WORK REQUEST: In the records below, find the line that contains "export PLACE_DENSITY = 0.69" and the line that contains "no candidate key". Set down exactly those lines and every line between them, and nothing more.
[Start of Attachment]
--- src/rtl/coal_delay_timer.sv ---
module coal_delay_timer
    import coal_pkg::*;
#(
    parameter int TMR_W = 8
) (
    input  logic             clk,
    input  logic             rst_n,
    input  logic             cmpl,
    input  logic             tick,
    input  logic [TMR_W-1:0] delay,
    output logic [TMR_W-1:0] tmr,
    output logic             expire
);
    localparam logic [TMR_W-1:0] ONE = TMR_W'(1);

    tmr_state_e       state_q, state_n;
    logic [TMR_W-1:0] tmr_n;

    always_comb begin
        state_n = state_q;
        tmr_n   = tmr;
        expire  = 1'b0;
        unique case (state_q)
            TMR_IDLE: begin
                tmr_n = '0;
                if (cmpl && delay != '0) begin
                    state_n = TMR_RUN;
                    tmr_n   = delay;
                end
            end
            TMR_RUN: begin
                if (delay == '0) begin
                    state_n = TMR_IDLE;
                    tmr_n   = '0;
                end else if (cmpl) begin
                    tmr_n = delay;
                end else if (tick) begin
                    if (tmr == ONE) begin
                        expire  = 1'b1;
                        state_n = TMR_IDLE;
                        tmr_n   = '0;
                    end else begin
                        tmr_n = tmr - ONE;
                    end
                end
            end
        endcase
    end

    always_ff @(posedge clk) begin
        if (!rst_n) begin
            state_q <= TMR_IDLE;
            tmr     <= '0;
        end else begin
            state_q <= state_n;
            tmr     <= tmr_n;
        end
    end

    AST_RUN_NONZERO: assert property (@(posedge clk) disable iff (!rst_n)
        (state_q == TMR_RUN) |-> tmr != '0);
    AST_EXPIRE_IDLE: assert property (@(posedge clk) disable iff (!rst_n)
        expire |=> (tmr == '0 && state_q == TMR_IDLE));
    AST_OFF_ZERO: assert property (@(posedge clk) disable iff (!rst_n)
        (delay == '0) |=> tmr == '0);
    AST_RESTART: assert property (@(posedge clk) disable iff (!rst_n)
        (cmpl && delay != '0) |=> tmr == $past(delay));
endmodule
[src/rtl/i2s_pad_tx.sv]
`timescale 1ns/1ps
// Module: i2s_pad_tx (top)
// I2S master transmitter with balanced or padded (stretched) framing.
// Takes one left/right pair per frame via valid/ready; sends zeros when
// no pair is offered. Assumes div_half is changed only under reset.
module i2s_pad_tx
    import i2s_pad_pkg::*;
#(
    parameter int DIV_W = 8,
    parameter int LEN_W = 7
) (
    input  logic               clk,
    input  logic               rst_n,
    input  logic [DIV_W-1:0]   div_half,
    input  logic               accurate,
    input  logic [LEN_W-1:0]   frame_len,
    input  logic               s_valid,
    input  logic [CH_BITS-1:0] s_left,
    input  logic [CH_BITS-1:0] s_right,
    output logic               s_ready,
    output logic               bclk,
    output logic               ws,
    output logic               sdata
);
    logic                 fall_evt;
    logic                 frame_start;
    logic                 pad_slot;
    logic [LEN_W-1:0]     slot_idx;
    logic [LEN_W-1:0]     frame_slots;
    logic [PAIR_BITS-1:0] tx_pair;

    // Word offered to the shifter: the sample pair, or silence.
    always_comb begin
        tx_pair = s_valid ? {s_left, s_right} : '0;
        s_ready = frame_start;
    end

    i2s_bclk_gen #(.DIV_W(DIV_W)) u_bclk (
        .clk      (clk),
        .rst_n    (rst_n),
        .div_half (div_half),
        .bclk     (bclk),
        .fall_evt (fall_evt)
    );

    i2s_frame_seq #(.LEN_W(LEN_W)) u_seq (
        .clk         (clk),
        .rst_n       (rst_n),
        .fall_evt    (fall_evt),
        .accurate    (accurate),
        .frame_len   (frame_len),
        .frame_start (frame_start),
        .ws          (ws),
        .dummy       (pad_slot),
        .slot        (slot_idx),
        .cur_len     (frame_slots)
    );

    i2s_tx_shift #(.W(PAIR_BITS)) u_shift (
        .clk      (clk),
        .rst_n    (rst_n),
        .fall_evt (fall_evt),
        .load     (frame_start),
        .pair     (tx_pair),
        .sdata    (sdata)
    );
endmodule

[config.mk]
export PLATFORM = sky130hd
export DESIGN_NAME = i2s_pad_tx
export DESIGN_NICKNAME = d
export VERILOG_FILES = /design/src/rtl/i2s_pad_pkg.sv /design/src/rtl/i2s_bclk_gen.sv /design/src/rtl/i2s_frame_seq.sv /design/src/rtl/i2s_tx_shift.sv /design/src/rtl/i2s_pad_tx.sv
export SDC_FILE = /design/constraint.sdc
export NUM_CORES = 1
export LEC_CHECK = 0
export BUFFER_PORTS_ARGS = -buffer_cell sky130_fd_sc_hd__buf_2
export CORE_ASPECT_RATIO = 1.75
export CORE_UTILIZATION = 45
export CTS_CLUSTER_DIAMETER = 60
export DETAILED_ROUTE_END_ITERATION = 10
export PLACE_DENSITY = 0.69
export SYNTH_ARGS = -nofsm -noshare
export SYNTH_HDL_FRONTEND = slang
export SYNTH_SLANG_ARGS = --single-unit
[constraint.sdc]
create_clock -name clk -period 5.9 [get_ports clk]
set_input_delay 1.18 -clock clk [delete_from_list [all_inputs] [get_ports clk]]
set_output_delay 1.18 -clock clk [all_outputs]
set_load 0.02 [all_outputs]
### src/rtl/kps_pkg.sv
package kps_pkg;
   // Debounce tracker state
   typedef enum logic [1:0] {
      DB_IDLE  = 2'd0,   // no candidate key
      DB_COUNT = 2'd1,   // candidate seen on fewer passes than required
      DB_HELD  = 2'd2    // candidate reported, waiting for release
   } db_state_t;
endpackage

### src/rtl/kps_row_seq.sv
module kps_row_seq #(
   parameter int ROWS       = 4,
   parameter int SETTLE_CYC = 8,
   localparam int RW = (ROWS > 1) ? $clog2(ROWS) : 1,
   localparam int SW = (SETTLE_CYC > 1) ? $clog2(SETTLE_CYC) : 1
) (
   input  logic          clk,
   input  logic          rst_n,
   output logic [RW-1:0] row_sel,
   output logic          sample,
   output logic          last_row
);
   logic [SW-1:0] settle_q;

   assign sample   = (settle_q == SW'(SETTLE_CYC - 1));
   assign last_row = sample && (row_sel == RW'(ROWS - 1));

   always_ff @(posedge clk) begin
      if (!rst_n) begin
         settle_q <= '0;
         row_sel  <= '0;
      end else if (sample) begin
         settle_q <= '0;
         row_sel  <= last_row ? '0 : row_sel + RW'(1);
      end else begin
         settle_q <= settle_q + SW'(1);
      end
   end
endmodule

### src/rtl/kps_col_prio.sv
module kps_col_prio #(
   parameter int COLS = 4,
   localparam int CW = (COLS > 1) ? $clog2(COLS) : 1
) (
   input  logic [COLS-1:0] col_n,
   output logic            hit,
   output logic [CW-1:0]   col
);
   // Walk from the top column down so the lowest active column is kept
   always_comb begin
      hit = 1'b0;
      col = '0;
      for (int c = COLS - 1; c >= 0; c--) begin
         if (!col_n[c]) begin
            hit = 1'b1;
            col = CW'(c);
         end
      end
   end
endmodule
==> config.mk <==
export PLATFORM = sky130hd
export DESIGN_NAME = cmx_dc_commutator
export DESIGN_NICKNAME = d
export VERILOG_FILES = /design/src/rtl/cmx_pkg.sv /design/src/rtl/cmx_pattern_shadow.sv /design/src/rtl/cmx_out_lane.sv /design/src/rtl/cmx_dc_commutator.sv
export SDC_FILE = /design/constraint.sdc
export NUM_CORES = 1
export LEC_CHECK = 0
export BUFFER_PORTS_ARGS = -buffer_cell sky130_fd_sc_hd__buf_2
export CAP_MARGIN = 20
export CORE_AREA = 4 4 46 48
export DETAILED_ROUTE_END_ITERATION = 8
export DIE_AREA = 0 0 50 52
export PLACE_DENSITY = 0.75
export SLEW_MARGIN = 10
export SYNTH_ARGS = -nofsm -noshare
export SYNTH_HDL_FRONTEND = slang
export SYNTH_SLANG_ARGS = --single-unit
==> constraint.sdc <==
create_clock -name clk -period 1.82 [get_ports clk]
set_input_delay 0.273 -clock clk [delete_from_list [all_inputs] [get_ports clk]]
set_output_delay 0.273 -clock clk [all_outputs]
set_load 0.005 [all_outputs]
==> src/rtl/cmx_pkg.sv <==
package cmx_pkg;

   typedef struct packed {
      logic dc_en;
      logic pol;
      logic inv_b;
   } cmx_ctrl_t;

   // pattern bit that gates lane (ch, is_b)
   function automatic int unsigned cmx_lane_bit(input int unsigned ch, input bit is_b);
      return 2 * ch + (is_b ? 1 : 0);
   endfunction

endpackage

==> src/rtl/cmx_pattern_shadow.sv <==
module cmx_pattern_shadow #(
   parameter int unsigned       W         = 6,
   parameter logic [W-1:0]      RST_VALUE = '0
) (
   input  logic         clk,
   input  logic         rst_n,
   input  logic         wr_en,
   input  logic [W-1:0] wr_data,
   input  logic         load,
   output logic [W-1:0] shadow_q,
   output logic [W-1:0] active_q
);

   always_ff @(posedge clk or negedge rst_n) begin
      if (!rst_n) begin
         shadow_q <= RST_VALUE;
      end else if (wr_en) begin
         shadow_q <= wr_data;
      end
   end

   always_ff @(posedge clk or negedge rst_n) begin
      if (!rst_n) begin
         active_q <= RST_VALUE;
      end else if (load) begin
         active_q <= shadow_q;
      end
   end

endmodule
[End of Attachment]
RESULT OF THIS TASK:
export PLACE_DENSITY = 0.69
export SYNTH_ARGS = -nofsm -noshare
export SYNTH_HDL_FRONTEND = slang
export SYNTH_SLANG_ARGS = --single-unit
[constraint.sdc]
create_clock -name clk -period 5.9 [get_ports clk]
set_input_delay 1.18 -clock clk [delete_from_list [all_inputs] [get_ports clk]]
set_output_delay 1.18 -clock clk [all_outputs]
set_load 0.02 [all_outputs]
### src/rtl/kps_pkg.sv
package kps_pkg;
   // Debounce tracker state
   typedef enum logic [1:0] {
      DB_IDLE  = 2'd0,   // no candidate key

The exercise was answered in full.